### To do
Set down exactly the entries below, beginning at their first line and ending at the line with "after global placement".

§ §

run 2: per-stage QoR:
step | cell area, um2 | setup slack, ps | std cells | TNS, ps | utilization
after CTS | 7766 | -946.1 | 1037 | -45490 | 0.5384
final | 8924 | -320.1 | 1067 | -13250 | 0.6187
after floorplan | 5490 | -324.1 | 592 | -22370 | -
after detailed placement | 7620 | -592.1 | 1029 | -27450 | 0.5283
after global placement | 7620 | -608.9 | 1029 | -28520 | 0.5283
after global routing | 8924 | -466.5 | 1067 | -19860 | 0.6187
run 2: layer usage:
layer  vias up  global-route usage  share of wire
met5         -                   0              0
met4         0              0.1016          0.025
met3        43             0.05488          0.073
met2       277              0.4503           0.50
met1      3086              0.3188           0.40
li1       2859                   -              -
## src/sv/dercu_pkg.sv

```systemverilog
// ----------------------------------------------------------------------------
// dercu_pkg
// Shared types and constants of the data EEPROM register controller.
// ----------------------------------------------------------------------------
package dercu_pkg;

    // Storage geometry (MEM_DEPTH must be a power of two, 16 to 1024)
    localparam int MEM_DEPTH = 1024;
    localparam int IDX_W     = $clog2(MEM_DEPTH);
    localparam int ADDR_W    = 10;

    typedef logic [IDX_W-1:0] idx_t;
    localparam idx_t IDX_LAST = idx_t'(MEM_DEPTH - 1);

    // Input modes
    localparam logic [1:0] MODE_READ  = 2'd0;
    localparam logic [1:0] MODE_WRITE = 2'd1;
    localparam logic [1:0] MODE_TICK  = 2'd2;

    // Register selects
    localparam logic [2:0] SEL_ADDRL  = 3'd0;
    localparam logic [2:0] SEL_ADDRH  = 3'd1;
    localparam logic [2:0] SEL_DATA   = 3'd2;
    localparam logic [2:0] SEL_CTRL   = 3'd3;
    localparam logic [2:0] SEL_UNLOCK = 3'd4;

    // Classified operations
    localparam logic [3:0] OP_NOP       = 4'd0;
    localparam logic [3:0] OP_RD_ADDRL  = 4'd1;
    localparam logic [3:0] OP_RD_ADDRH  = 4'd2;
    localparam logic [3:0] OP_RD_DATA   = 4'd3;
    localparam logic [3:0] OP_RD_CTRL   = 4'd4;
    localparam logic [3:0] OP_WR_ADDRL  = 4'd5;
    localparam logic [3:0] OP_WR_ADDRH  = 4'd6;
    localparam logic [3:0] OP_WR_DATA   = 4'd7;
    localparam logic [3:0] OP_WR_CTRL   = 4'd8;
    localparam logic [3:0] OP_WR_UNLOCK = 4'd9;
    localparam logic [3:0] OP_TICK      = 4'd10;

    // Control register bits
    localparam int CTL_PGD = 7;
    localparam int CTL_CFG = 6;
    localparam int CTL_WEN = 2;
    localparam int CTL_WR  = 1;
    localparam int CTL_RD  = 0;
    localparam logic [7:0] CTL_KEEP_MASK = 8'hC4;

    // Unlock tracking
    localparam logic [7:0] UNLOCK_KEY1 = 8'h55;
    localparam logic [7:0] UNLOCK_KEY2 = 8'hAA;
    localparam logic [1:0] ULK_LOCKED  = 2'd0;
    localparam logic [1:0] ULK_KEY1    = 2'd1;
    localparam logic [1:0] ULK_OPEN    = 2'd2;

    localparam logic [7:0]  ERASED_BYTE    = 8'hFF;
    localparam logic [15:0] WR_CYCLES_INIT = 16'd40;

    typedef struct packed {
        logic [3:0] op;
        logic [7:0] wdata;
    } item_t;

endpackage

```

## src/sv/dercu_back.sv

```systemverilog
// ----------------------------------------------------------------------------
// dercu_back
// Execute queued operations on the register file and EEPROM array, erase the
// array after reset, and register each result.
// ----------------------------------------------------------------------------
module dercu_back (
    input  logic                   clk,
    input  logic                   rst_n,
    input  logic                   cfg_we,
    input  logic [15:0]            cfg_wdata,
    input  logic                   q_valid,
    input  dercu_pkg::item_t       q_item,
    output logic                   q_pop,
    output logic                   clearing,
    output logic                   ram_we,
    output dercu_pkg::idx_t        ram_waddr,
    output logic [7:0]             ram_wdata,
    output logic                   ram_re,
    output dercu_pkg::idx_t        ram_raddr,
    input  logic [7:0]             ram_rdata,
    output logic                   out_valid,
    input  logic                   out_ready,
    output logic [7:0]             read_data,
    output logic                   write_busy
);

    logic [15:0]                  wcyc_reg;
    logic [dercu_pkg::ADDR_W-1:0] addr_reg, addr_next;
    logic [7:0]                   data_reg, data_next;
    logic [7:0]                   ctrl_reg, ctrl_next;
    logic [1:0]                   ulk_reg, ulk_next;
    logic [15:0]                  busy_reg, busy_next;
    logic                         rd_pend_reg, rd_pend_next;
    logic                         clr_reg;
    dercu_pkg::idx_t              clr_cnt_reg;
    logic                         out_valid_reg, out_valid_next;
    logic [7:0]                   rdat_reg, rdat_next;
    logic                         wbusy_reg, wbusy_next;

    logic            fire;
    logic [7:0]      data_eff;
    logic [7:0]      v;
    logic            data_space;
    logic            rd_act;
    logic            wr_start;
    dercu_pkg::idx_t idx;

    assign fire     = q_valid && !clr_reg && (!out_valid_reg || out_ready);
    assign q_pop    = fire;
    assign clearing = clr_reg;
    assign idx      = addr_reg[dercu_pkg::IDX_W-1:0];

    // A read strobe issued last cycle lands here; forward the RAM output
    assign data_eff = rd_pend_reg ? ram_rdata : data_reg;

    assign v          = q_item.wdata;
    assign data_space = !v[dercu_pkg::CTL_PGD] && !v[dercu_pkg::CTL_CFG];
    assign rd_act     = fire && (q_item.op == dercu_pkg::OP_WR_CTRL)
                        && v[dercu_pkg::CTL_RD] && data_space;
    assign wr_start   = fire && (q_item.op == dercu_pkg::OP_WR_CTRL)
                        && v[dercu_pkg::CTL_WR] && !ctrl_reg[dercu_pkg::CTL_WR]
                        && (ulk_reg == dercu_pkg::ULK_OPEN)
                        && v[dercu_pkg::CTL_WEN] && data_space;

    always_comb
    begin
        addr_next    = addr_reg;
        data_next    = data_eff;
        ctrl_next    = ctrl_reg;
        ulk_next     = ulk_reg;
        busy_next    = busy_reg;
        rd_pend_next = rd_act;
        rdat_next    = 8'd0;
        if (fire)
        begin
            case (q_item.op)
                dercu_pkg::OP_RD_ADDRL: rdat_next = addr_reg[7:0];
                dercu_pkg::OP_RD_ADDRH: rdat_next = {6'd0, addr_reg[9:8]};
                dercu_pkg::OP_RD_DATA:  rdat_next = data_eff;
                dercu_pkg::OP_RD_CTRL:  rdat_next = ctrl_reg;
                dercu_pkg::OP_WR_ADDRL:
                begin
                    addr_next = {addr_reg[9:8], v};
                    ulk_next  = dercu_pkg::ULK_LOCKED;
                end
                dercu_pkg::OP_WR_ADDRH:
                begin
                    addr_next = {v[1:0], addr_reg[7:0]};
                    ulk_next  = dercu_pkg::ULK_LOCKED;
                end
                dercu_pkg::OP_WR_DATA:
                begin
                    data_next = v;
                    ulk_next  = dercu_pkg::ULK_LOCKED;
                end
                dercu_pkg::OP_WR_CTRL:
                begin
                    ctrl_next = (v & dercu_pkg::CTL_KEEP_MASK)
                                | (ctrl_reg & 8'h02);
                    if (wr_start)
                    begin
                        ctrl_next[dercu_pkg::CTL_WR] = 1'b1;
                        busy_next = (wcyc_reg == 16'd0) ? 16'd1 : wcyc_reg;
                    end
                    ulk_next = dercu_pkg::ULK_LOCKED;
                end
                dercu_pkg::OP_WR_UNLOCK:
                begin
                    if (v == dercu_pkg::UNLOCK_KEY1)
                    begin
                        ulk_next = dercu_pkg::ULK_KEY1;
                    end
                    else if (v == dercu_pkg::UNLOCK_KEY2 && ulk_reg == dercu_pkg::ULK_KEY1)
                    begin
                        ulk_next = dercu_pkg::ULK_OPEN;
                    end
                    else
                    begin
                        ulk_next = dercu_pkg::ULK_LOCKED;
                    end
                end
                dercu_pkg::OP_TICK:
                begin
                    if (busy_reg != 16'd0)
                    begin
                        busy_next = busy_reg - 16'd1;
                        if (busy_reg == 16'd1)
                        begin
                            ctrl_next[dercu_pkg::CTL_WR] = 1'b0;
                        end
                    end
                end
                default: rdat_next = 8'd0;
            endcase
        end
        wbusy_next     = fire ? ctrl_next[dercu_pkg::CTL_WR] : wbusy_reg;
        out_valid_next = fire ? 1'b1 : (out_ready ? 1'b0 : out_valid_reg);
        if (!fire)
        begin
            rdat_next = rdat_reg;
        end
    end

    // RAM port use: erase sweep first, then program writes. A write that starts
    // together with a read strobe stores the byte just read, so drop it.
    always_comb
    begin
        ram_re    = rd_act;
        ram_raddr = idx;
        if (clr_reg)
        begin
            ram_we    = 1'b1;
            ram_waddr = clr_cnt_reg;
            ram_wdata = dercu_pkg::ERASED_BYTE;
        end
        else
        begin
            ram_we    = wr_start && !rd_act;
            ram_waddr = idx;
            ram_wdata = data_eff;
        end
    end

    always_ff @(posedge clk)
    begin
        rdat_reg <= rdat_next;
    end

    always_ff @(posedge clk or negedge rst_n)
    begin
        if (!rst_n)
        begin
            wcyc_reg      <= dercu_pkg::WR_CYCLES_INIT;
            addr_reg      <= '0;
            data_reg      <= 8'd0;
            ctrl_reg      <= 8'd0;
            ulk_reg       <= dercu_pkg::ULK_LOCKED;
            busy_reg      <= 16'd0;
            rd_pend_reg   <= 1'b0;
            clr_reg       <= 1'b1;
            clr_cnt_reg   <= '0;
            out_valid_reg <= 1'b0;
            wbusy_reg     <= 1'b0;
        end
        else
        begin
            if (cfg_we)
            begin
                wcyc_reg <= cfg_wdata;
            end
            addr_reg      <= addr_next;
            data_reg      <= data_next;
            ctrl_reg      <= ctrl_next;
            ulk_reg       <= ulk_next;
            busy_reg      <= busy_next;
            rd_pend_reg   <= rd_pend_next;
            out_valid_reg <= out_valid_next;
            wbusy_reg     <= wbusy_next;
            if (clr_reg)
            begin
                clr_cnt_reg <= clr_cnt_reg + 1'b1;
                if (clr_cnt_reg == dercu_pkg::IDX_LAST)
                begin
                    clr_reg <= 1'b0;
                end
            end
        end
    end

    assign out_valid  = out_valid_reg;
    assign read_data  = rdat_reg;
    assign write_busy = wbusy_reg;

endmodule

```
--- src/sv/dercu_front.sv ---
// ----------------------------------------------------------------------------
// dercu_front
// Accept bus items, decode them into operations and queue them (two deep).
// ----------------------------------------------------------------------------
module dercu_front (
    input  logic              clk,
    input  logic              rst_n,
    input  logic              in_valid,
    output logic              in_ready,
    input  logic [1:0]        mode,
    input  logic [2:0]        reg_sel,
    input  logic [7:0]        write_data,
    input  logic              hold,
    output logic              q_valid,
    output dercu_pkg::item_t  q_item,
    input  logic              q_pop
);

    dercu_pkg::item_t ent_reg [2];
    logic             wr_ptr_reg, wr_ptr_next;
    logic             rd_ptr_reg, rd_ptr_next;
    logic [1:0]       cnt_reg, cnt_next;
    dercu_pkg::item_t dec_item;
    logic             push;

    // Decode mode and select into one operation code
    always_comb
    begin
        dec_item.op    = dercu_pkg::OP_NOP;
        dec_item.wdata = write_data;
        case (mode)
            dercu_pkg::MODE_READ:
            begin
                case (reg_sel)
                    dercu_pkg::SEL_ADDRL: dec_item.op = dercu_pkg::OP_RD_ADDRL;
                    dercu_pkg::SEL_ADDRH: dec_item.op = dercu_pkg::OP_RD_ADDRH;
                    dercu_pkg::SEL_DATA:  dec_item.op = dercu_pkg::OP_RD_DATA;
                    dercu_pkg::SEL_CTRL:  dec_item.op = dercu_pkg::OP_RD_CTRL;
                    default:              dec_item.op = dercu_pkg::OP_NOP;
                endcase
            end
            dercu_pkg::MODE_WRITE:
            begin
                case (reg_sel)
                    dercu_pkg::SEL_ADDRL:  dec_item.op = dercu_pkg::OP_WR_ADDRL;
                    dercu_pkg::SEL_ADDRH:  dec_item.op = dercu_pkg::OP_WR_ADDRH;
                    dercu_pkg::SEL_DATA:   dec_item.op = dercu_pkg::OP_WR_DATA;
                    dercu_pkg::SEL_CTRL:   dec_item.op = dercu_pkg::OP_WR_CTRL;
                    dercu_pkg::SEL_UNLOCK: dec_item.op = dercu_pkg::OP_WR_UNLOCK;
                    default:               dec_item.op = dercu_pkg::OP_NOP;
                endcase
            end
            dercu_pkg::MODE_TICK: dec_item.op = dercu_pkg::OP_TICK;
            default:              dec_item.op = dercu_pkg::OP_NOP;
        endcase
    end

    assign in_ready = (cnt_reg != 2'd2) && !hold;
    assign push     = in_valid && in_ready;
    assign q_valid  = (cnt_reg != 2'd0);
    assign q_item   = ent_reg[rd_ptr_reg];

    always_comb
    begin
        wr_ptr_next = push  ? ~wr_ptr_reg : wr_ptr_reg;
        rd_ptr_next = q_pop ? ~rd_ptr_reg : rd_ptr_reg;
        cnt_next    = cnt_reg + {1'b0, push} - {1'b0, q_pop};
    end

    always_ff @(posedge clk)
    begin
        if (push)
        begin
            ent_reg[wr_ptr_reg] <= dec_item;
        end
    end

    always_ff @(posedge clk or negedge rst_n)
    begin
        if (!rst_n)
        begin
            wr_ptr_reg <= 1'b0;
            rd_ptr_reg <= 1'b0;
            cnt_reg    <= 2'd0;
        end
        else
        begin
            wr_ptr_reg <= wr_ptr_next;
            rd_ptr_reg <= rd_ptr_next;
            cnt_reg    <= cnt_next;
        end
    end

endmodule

§ §

### Exercise response
run 2: per-stage QoR:
step | cell area, um2 | setup slack, ps | std cells | TNS, ps | utilization
after CTS | 7766 | -946.1 | 1037 | -45490 | 0.5384
final | 8924 | -320.1 | 1067 | -13250 | 0.6187
after floorplan | 5490 | -324.1 | 592 | -22370 | -
after detailed placement | 7620 | -592.1 | 1029 | -27450 | 0.5283
after global placement | 7620 | -608.9 | 1029 | -28520 | 0.5283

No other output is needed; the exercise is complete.